WORK ITEM:
Return every line below in which "timing" appears.

:: DATASET ENTRIES ::

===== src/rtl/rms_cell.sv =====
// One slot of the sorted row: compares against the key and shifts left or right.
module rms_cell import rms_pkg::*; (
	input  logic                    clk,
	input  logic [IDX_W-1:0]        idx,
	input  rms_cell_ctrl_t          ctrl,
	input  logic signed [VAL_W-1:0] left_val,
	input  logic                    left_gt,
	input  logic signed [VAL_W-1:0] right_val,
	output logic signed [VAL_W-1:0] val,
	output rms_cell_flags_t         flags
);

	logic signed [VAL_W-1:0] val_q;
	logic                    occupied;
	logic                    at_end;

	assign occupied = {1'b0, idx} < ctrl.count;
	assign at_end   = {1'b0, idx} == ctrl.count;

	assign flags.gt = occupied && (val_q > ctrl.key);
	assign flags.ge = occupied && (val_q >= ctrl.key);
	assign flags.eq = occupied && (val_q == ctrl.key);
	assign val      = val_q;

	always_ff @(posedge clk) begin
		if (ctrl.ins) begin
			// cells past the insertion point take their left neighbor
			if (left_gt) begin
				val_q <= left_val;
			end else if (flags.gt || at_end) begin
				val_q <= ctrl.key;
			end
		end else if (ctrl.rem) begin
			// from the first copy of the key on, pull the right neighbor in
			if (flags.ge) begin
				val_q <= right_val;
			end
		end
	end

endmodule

:::
:: DATASET ENTRIES ::

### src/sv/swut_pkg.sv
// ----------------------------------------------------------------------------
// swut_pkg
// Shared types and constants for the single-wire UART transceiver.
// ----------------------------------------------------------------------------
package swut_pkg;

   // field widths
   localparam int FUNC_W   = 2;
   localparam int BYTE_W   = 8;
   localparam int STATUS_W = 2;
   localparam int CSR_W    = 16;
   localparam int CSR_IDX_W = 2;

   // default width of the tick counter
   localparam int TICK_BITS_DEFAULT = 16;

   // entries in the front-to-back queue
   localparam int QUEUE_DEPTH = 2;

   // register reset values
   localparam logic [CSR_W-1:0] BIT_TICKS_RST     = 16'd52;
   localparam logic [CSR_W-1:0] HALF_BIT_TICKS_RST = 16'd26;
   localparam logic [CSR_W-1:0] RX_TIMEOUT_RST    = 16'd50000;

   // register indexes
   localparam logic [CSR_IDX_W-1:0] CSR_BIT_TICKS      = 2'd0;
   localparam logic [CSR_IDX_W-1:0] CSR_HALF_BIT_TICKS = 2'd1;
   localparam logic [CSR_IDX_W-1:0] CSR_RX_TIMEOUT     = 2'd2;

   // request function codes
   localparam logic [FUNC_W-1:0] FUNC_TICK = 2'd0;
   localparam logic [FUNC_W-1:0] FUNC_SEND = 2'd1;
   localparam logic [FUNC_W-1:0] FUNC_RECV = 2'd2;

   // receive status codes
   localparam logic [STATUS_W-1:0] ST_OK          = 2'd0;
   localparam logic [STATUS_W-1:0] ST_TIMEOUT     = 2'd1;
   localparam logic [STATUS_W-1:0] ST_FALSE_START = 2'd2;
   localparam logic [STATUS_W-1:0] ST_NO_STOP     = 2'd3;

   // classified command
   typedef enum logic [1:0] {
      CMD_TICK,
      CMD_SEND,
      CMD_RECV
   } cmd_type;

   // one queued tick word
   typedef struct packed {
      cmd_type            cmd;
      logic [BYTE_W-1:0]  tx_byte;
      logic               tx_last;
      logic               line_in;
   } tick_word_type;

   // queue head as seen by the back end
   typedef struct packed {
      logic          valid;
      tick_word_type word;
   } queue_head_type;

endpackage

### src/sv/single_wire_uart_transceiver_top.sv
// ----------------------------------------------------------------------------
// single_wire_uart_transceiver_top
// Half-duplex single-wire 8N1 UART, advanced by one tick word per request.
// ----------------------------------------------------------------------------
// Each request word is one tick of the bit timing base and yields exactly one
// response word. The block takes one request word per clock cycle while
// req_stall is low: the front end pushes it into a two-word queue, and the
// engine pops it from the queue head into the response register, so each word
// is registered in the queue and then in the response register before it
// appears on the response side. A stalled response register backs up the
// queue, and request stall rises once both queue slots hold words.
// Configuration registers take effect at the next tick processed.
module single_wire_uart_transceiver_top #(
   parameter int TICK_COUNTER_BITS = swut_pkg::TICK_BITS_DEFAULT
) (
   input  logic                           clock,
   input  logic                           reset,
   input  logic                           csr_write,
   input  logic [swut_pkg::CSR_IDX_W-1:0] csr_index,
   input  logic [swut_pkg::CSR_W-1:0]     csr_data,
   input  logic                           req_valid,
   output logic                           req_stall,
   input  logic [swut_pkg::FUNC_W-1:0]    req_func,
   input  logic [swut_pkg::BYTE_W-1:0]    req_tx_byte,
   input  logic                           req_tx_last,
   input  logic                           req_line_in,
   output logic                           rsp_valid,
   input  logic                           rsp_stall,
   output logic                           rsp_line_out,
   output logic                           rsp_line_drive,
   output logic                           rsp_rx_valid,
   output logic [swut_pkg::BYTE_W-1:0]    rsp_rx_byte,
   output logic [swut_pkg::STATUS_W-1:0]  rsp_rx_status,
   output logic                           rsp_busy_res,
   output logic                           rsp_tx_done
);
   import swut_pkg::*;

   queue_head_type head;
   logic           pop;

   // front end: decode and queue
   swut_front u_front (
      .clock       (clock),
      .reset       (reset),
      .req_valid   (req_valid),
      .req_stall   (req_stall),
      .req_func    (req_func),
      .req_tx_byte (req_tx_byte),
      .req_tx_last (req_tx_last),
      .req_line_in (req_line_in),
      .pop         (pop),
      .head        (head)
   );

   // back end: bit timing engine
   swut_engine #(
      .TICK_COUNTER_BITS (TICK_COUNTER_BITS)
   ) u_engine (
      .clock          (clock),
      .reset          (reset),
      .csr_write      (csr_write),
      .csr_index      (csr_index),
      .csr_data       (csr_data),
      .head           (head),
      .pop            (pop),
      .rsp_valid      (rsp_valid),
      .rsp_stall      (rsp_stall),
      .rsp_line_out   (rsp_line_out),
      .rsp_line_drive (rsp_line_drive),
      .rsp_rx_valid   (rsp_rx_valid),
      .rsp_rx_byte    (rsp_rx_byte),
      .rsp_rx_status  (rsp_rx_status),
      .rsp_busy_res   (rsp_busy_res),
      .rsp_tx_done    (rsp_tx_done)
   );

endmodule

:::

ANSWER TO THIS EXERCISE:
// Each request word is one tick of the bit timing base and yields exactly one
   // back end: bit timing engine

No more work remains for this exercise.